**Provided information**
==> config.mk <==
export PLATFORM = sky130hd
export DESIGN_NAME = arb_onehot_mux
export DESIGN_NICKNAME = d
export VERILOG_FILES = /design/src/rtl/arb_onehot_mux.sv
export SDC_FILE = /design/constraint.sdc
export NUM_CORES = 1
export LEC_CHECK = 0
export CORE_MARGIN = 10
export CORE_UTILIZATION = 39
export CTS_CLUSTER_DIAMETER = 150
export CTS_CLUSTER_SIZE = 25
export DETAILED_ROUTE_END_ITERATION = 10
export PLACE_DENSITY = 0.85
export SYNTH_ARGS = -nofsm -noshare
export SYNTH_HDL_FRONTEND = slang
export SYNTH_SLANG_ARGS = --single-unit
==> constraint.sdc <==
create_clock -name clk -period 2.2 [get_ports clk]
set_input_delay 0.44 -clock clk [delete_from_list [all_inputs] [get_ports clk]]
set_output_delay 0.44 -clock clk [all_outputs]
set_load 0.01 [all_outputs]
==> src/rtl/arb_onehot_mux.sv <==
// N-channel valid/ready arbiter that drives a registered one-hot AND-OR data mux.
// Define ARB_MUX_LOCK_EN to add in_last and hold the grant on one channel until its packet ends.
module arb_onehot_mux_lane #(
    parameter int W_INPUT = 32
) (
    input  logic               i_gnt,
    input  logic [W_INPUT-1:0] i_data,
    output logic [W_INPUT-1:0] o_term
);
    assign o_term = i_data & {W_INPUT{i_gnt}};
endmodule

module arb_onehot_mux #(
    parameter int N_INPUTS    = 2,
    parameter int W_INPUT     = 32,
    parameter int ROUND_ROBIN = 1
) (
    input  logic                          clk,
    input  logic                          rst_n,
    input  logic [N_INPUTS-1:0]           in_vld,
    output logic [N_INPUTS-1:0]           in_rdy,
    input  logic [N_INPUTS*W_INPUT-1:0]   in_data,
`ifdef ARB_MUX_LOCK_EN
    input  logic [N_INPUTS-1:0]           in_last,
`endif
    output logic                          out_vld,
    input  logic                          out_rdy,
    output logic [W_INPUT-1:0]            out_data,
    output logic [N_INPUTS-1:0]           out_src
);
    localparam logic [N_INPUTS-1:0] ONE = N_INPUTS'(1);

    logic                              r_vld;
    logic [W_INPUT-1:0]                r_data;
    logic [N_INPUTS-1:0]               r_src;
    logic                              w_load_en;
    logic                              w_xfer;
    logic                              w_adv;
    logic [N_INPUTS-1:0]               w_req;
    logic [N_INPUTS-1:0]               w_gnt;
    logic [N_INPUTS-1:0][W_INPUT-1:0]  w_terms;
    logic [W_INPUT-1:0]                w_mux;

    // Reset gates the accept path so no channel sees in_rdy while held in reset.
    assign w_load_en = rst_n & (~r_vld | out_rdy);
    assign w_xfer    = w_load_en & (|w_gnt);
    assign in_rdy    = w_gnt & {N_INPUTS{w_load_en}};

`ifdef ARB_MUX_LOCK_EN
    logic                r_lock;
    logic [N_INPUTS-1:0] r_lock_oh;

    // While locked only the owning channel may be granted, even if it goes idle.
    assign w_req = r_lock ? (in_vld & r_lock_oh) : in_vld;
    assign w_adv = w_xfer & (|(w_gnt & in_last));

    always_ff @(posedge clk or negedge rst_n) begin
        if (!rst_n) begin
            r_lock    <= 1'b0;
            r_lock_oh <= '0;
        end else if (w_xfer) begin
            r_lock    <= ~|(w_gnt & in_last);
            r_lock_oh <= w_gnt;
        end
    end
`else
    assign w_req = in_vld;
    assign w_adv = w_xfer;
`endif

    generate
        if (ROUND_ROBIN != 0 && N_INPUTS > 1) begin : g_rr
            logic [N_INPUTS-1:0] r_prio;
            logic [N_INPUTS-1:0] w_req_hi;
            logic [N_INPUTS-1:0] w_gnt_hi;
            logic [N_INPUTS-1:0] w_gnt_lo;

            // r_prio is one-hot; ~(r_prio-1) masks in every channel at or above it.
            assign w_req_hi = w_req & ~(r_prio - ONE);
            assign w_gnt_hi = w_req_hi & (~w_req_hi + ONE);
            assign w_gnt_lo = w_req & (~w_req + ONE);
            assign w_gnt    = (|w_req_hi) ? w_gnt_hi : w_gnt_lo;

            always_ff @(posedge clk or negedge rst_n) begin
                if (!rst_n)
                    r_prio <= ONE;
                else if (w_adv)
                    r_prio <= {w_gnt[N_INPUTS-2:0], w_gnt[N_INPUTS-1]};
            end
        end else begin : g_fixed
            assign w_gnt = w_req & (~w_req + ONE);
        end
    endgenerate

    genvar gi;
    generate
        for (gi = 0; gi < N_INPUTS; gi++) begin : g_lane
            arb_onehot_mux_lane #(.W_INPUT(W_INPUT)) u_lane (
                .i_gnt  (w_gnt[gi]),
                .i_data (in_data[gi*W_INPUT +: W_INPUT]),
                .o_term (w_terms[gi])
            );
        end
    endgenerate

    always_comb begin
        w_mux = '0;
        for (int i = 0; i < N_INPUTS; i++)
            w_mux = w_mux | w_terms[i];
    end

    // An empty load cycle clears valid but keeps the last beat's data/source visible.
    always_ff @(posedge clk or negedge rst_n) begin
        if (!rst_n) begin
            r_vld  <= 1'b0;
            r_data <= '0;
            r_src  <= '0;
        end else if (w_load_en) begin
            r_vld <= |w_gnt;
            if (|w_gnt) begin
                r_data <= w_mux;
                r_src  <= w_gnt;
            end
        end
    end

    assign out_vld  = r_vld;
    assign out_data = r_data;
    assign out_src  = r_src;
endmodule
## Yosys cells after proc, flatten, opt, wreduce, memory -nomap -nowiden

Cells that the tools add are included.

| cells by class | value |
|---|---|
| $add $sub $neg | 3 |
| muxes and demuxes | 1 |
| bitwise gates (word level) | 14 |
| reductions and logical operators | 3 |

Operators by type and width:

| operator | number |
|---|---|
| $and 32x32->32 | 2 |
| $or 32x32->32 | 1 |
| $and 2x2->2 | 4 |
| $not 2->2 | 3 |
| $add 2x1->2 const B | 2 |
| $reduce_or 2->1 | 2 |
| $and 1x1->1 | 2 |
| $mux 2 | 1 |
| $reduce_and 2->1 | 1 |
| $sub 2x1->2 const B | 1 |
| $not 1->1 | 1 |
| $or 1x1->1 | 1 |

| word-level totals | value |
|---|---|
| bits in registers | 37 |
| bits of input ports | 69 |
| output and inout port bits | 37 |
| word-level logic and storage cells | 25 |

## Logic depth before layout (Yosys ltp)

| depth | value |
|---|---|
| depth after elaboration | 9 |
| gate-level depth with buffers | 5 |
| mapped depth without buffers | 4 |

## Hierarchy

A second synthesis with hierarchy kept.

| second synthesis, totals | value |
|---|---|
| cells, all modules | 228 |
| area, all modules | 2170.8 µm² |

By module, submodules not included:

| module | times used | cells an instance | area an instance (µm²) | sequential area each (µm²) |
|---|---|---|---|---|
| arb_onehot_mux | 1 | 158 | 1660.3 | 902.1 |
| arb_onehot_mux_lane | 2 | 35 | 255.2 | 0.0 |

## Least setup slack after synthesis

OpenSTA, ideal clock, no wires.

| path | value |
|---|---|
| path kind | register to output |
| start point | register g_rr.r_prio[0] |
| end point | output port in_rdy[1] |
| data arrival time | 1.098 ns |
| required time | 1.760 ns |
| setup slack | 0.662 ns |
| cell stages (with the launch flop) | 5 |
| buffers on the path | 1 |
| path through | dfstp_2 -> nand2b_2 -> a21boi_4 -> buf_6 -> and2_1 |

| on the way | value |
|---|---|
| cells in the longest elaborated chain, start to end | 8 |
| elaborated cells on any way between the ends | 9 |
| those cells by class | add/sub: 2; mux: 1; bitwise: 5; reduce/logical: 1 |

Ends and longest elaborated chain:

| what | RTL line | source |
|---|---|---|
| start, declared | 73 | `logic [N_INPUTS-1:0] r_prio;` |
| start signal, assigned | 88 | `r_prio <= {w_gnt[N_INPUTS-2:0], w_gnt[N_INPUTS-1]};` |
| $sub 2x1->2 (*) | 79 | `assign w_req_hi = w_req & ~(r_prio - ONE);` |
| $not 2->2 (*) | 79 |  |
| $and 2x2->2 (*) | 79 |  |
| $not 2->2 | 80 | `assign w_gnt_hi = w_req_hi & (~w_req_hi + ONE);` |
| $add 2x1->2 | 80 |  |
| $and 2x2->2 | 80 |  |
| $mux 2 (*) | 82 | `assign w_gnt = (\|w_req_hi) ? w_gnt_hi : w_gnt_lo;` |
| $and 2x2->2 (*) | 47 | `assign in_rdy = w_gnt & {N_INPUTS{w_load_en}};` |
| end, declared | 21 | `output logic [N_INPUTS-1:0] in_rdy,` |

Mark *: on every way between the ends. The rest lies on a longest branch, timed or not.

## Worst setup path in the final report

| path | value |
|---|---|
| start point | input port in_vld[0] |
| end point | output port in_rdy[1] |

| on the way | value |
|---|---|
| cells in the longest elaborated chain, start to end | 6 |
| elaborated cells on any way between the ends | 10 |
| those cells by class | add/sub: 2; mux: 1; bitwise: 6; reduce/logical: 1 |

Ends and longest elaborated chain:

| what | RTL line | source |
|---|---|---|
| start, declared | 20 | `input logic [N_INPUTS-1:0] in_vld,` |
| $and 2x2->2 | 79 |  |
| $not 2->2 | 80 |  |
| $add 2x1->2 | 80 |  |
| $and 2x2->2 | 80 |  |
| $mux 2 (*) | 82 |  |
| $and 2x2->2 (*) | 47 |  |

Marks and branches as above.

==> flow_summary.yaml <==
run_status:
  run_status: "finished, final reports clean"
clocking:
  htreeDepth: 2
  cts_tree: "built"
  cts.sinks: 36
  cts_made_buffers: 5
  cts_buffer_depth: 2
  cts_root_buf: "clkbuf_8"
  cts_hold_buf: 0
  clk_latency_ns: 0.28
  post-cts-setup-buffers: 0
  clk_pin_slew_ns: 0.07
  post_cts_resized: 3
critical_path:
  cp-start-kind: "input port"
  critical_path.top_delay_family: "buffers and inverters"
  slowest_delay_ns: 0.43
  crit_start: "in_vld[0]"
  critPathBufInv: 3
  crit_slowest_cell: "clkdlybuf4s50_1"
  path_cells: "clkdlybuf4s50_1 -> buf_4 -> a21boi_4 -> and2_1 -> dlygate4sd2_1"
  cp_data_arrival_time_ns: 1.55
  crit_path_max_fanout: 2
  r2r-start: "g_rr.r_prio[0]$_DFFE_PN1P_"
  critPathKind: "input port to primary output"
  cp.required_ns: 1.76
  crit_path_end_kind: "primary output"
timing:
  relSlewSlack_pct: 70.2
  final.setup.worst_slack_ns: 0.212
  fin_setup_tns_ns: 0
  fmax_mhz: 503
  hold_viol: 0
  setup_violations: 0
  tightest_slew_ns: 0.447
  rsz0062_at_grt: "false"
  fin_crit_sh_pct: 90.4
  drv_slew: 0
  final.min_clock_period_ns: 1.99
  holdWs_ns: 0.244
  fin_skew_ns: 0.00536
grt:
  grt_use_met3_pct: 5.58
  use_met1_pct: 15.5
  grt_max_degree: 38
  antenna_found_initial: 0
  grt_pass1_vias: 1774
  grt_overflow: 0
  busiest_layer: "met2"
  grt_util_met2_pct: 27.6
  grt_pass1_wl_um: 8950
  grtUsageTotal_pct: 14.9
synthesis:
  postSynthAreaPerCell_um2: 12.6
  synthCells: 133
  ys_ff_latch: 36
  syn_nets: 202
  synthFlopType: "dfrtp_1"
  yosys_warnings: 0
  synthesis.area_mm2: 0.00168
  ys_types: 23
  synth_edf_count: 0
  ys_seq_area_share_pct: 53.7
  async_reset_ff_share_pct: 100
floorplan:
  die_area_mm2: 0.00733
  start_util_pct: 41.1
  fp.dieH_um: 85.6
  ioPinCount: 106
  dieWidth_um: 85.6
  core_area_mm2: 0.00409
  rows: 23
placed_design:
  dp_slack_ns: -0.123
  dpl_cell_area_mm2: 0.00279
  portBuffers: 105
  gp_congestion: 0.826
  dpl.hpwl_um: 4470
  dp.cells: 287
drt:
  firstDrtPassIters: 4
  dr_total_vias: 1578
  post_drt_wl_per_cell_um: 19.2
  drtIter0Drc: 65
  vias_per_cell: 5.35
  drc: 0
  drt-total-wl_um: 5680
  antenna_left: 0
layout:
  diodes: 0
  drive_gt1_share_pct: 12.7
  layout_common_cells: "clkdlybuf4s50_1, dfrtp_1, o2bb2ai_1, a22oi_1, buf_4"
  final_cell_area_mm2: 0.00288
  layout.nets: 313
  area_growth_pct: 71.4
  instances_no_fill: 295
  final_common_cell: "clkdlybuf4s50_1"
  fillers: 319
run:
  maxCapViolCount: 0
power:
  powerDensity_mw_per_mm2: 880
  vdd_ir_drop_max_uv: 486
  cellLeakagePower_uw: 0.00115
min_path:
  hold_class: "input port to async pin"
stage by stage:
step | total power (µW) | util (%)
2_1_floorplan | 1480 | -
3_3_place_gp | 2070 | 68.3
3_5_place_dp | 2090 | 68.3
4_1_cts | 2560 | 70.4
5_1_grt | 2680 | 70.4
6_report | 2530 | 70.4
final timing paths:
| check | end | slack, ns | depth (start not counted) |
|---|---|---|---|
| min in group clk | out_data[20]$_DFFE_PN0P_ | 0.49 | 1 |
| worst min-delay path | out_data[12]$_DFFE_PN0P_ | 0.24 | 2 |
| worst max register to register | out_data[27]$_DFFE_PN0P_ | 0.63 | 5 |
| max in group asynchronous | g_rr.r_prio[0]$_DFFE_PN1P_ | 1.62 | 2 |
| worst min register to register | out_data[20]$_DFFE_PN0P_ | 0.49 | 1 |
| worst max-delay path | in_rdy[1] | 0.21 | 5 |
worst register-to-register path: cells and delay by family, from the launching register on:
family / cells / cell delay [ns]
AOI/OAI and AO/OA: 3 / 0.49
buffers and inverters: 2 / 0.44
DFF: 1 / 0.55
kinds of logic (layout without fill, tap and decap cells):
kind of cell | Yosys count | after routing | synth area share [%]
buffers and inverters | 16 | 128 | 6.26
flip-flops | 36 | 36 | 53.7
AO/OA/AOI/OAI | 74 | 74 | 37.9
AND/OR/NAND/NOR | 7 | 7 | 2.16
area by class of cell:
class / count / area, µm² / area share (%)
repair buffers: 117 / 1130 / 39.3
flip-flops and latches: 36 / 902 / 31.3
multi-input cells: 81 / 679 / 23.6
clock buffers: 8 / 90.1 / 3.13
well taps: 50 / 62.6 / 2.17
inverters: 3 / 11.3 / 0.391
synthesized netlist by cell type, types with 2 or more instances:
library cell | number | area share (%)
dfrtp_1 | 35 | 52
o2bb2ai_1 | 32 | 17
a22oi_1 | 27 | 12
a22oi_2 | 5 | 3.7
buf_6 | 4 | 2.7
buf_2 | 3 | 0.89
buf_4 | 3 | 1.3
clkbuf_1 | 3 | 0.67
nand2_1 | 3 | 0.67
and2_1 | 2 | 0.75
inv_1 | 2 | 0.45
o21ai_0 | 2 | 0.60
o21ai_1 | 2 | 0.60
registers in the layout, indices dropped and copies added, names as in the netlist:
name	cells
g_rr.r_prio	1
out_data	32
out_src	2
out_vld	1
layer usage:
layer,vias to the layer above,share of wire [%]
met1,778,38
met2,40,55
met5,-,0
li1,758,-
met4,0,0.28
met3,2,6.0
report_power, final:
part           internal (µW)  leakage (µW)  total (µW)  switching [µW]
Sequential               857      0.000444         983             127
Combinational            624      0.000656        1080             458
Clock                    255     0.0000455         467             212
Total                   1740       0.00115        2530             796
Power figures use the tool's default switching activity.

**Instructions to follow**
Within the material above, find the lines that contain the word "else"; copy them.

**Answer for the task**
        end else if (w_xfer) begin
`else
                else if (w_adv)
        end else begin : g_fixed
        end else if (w_load_en) begin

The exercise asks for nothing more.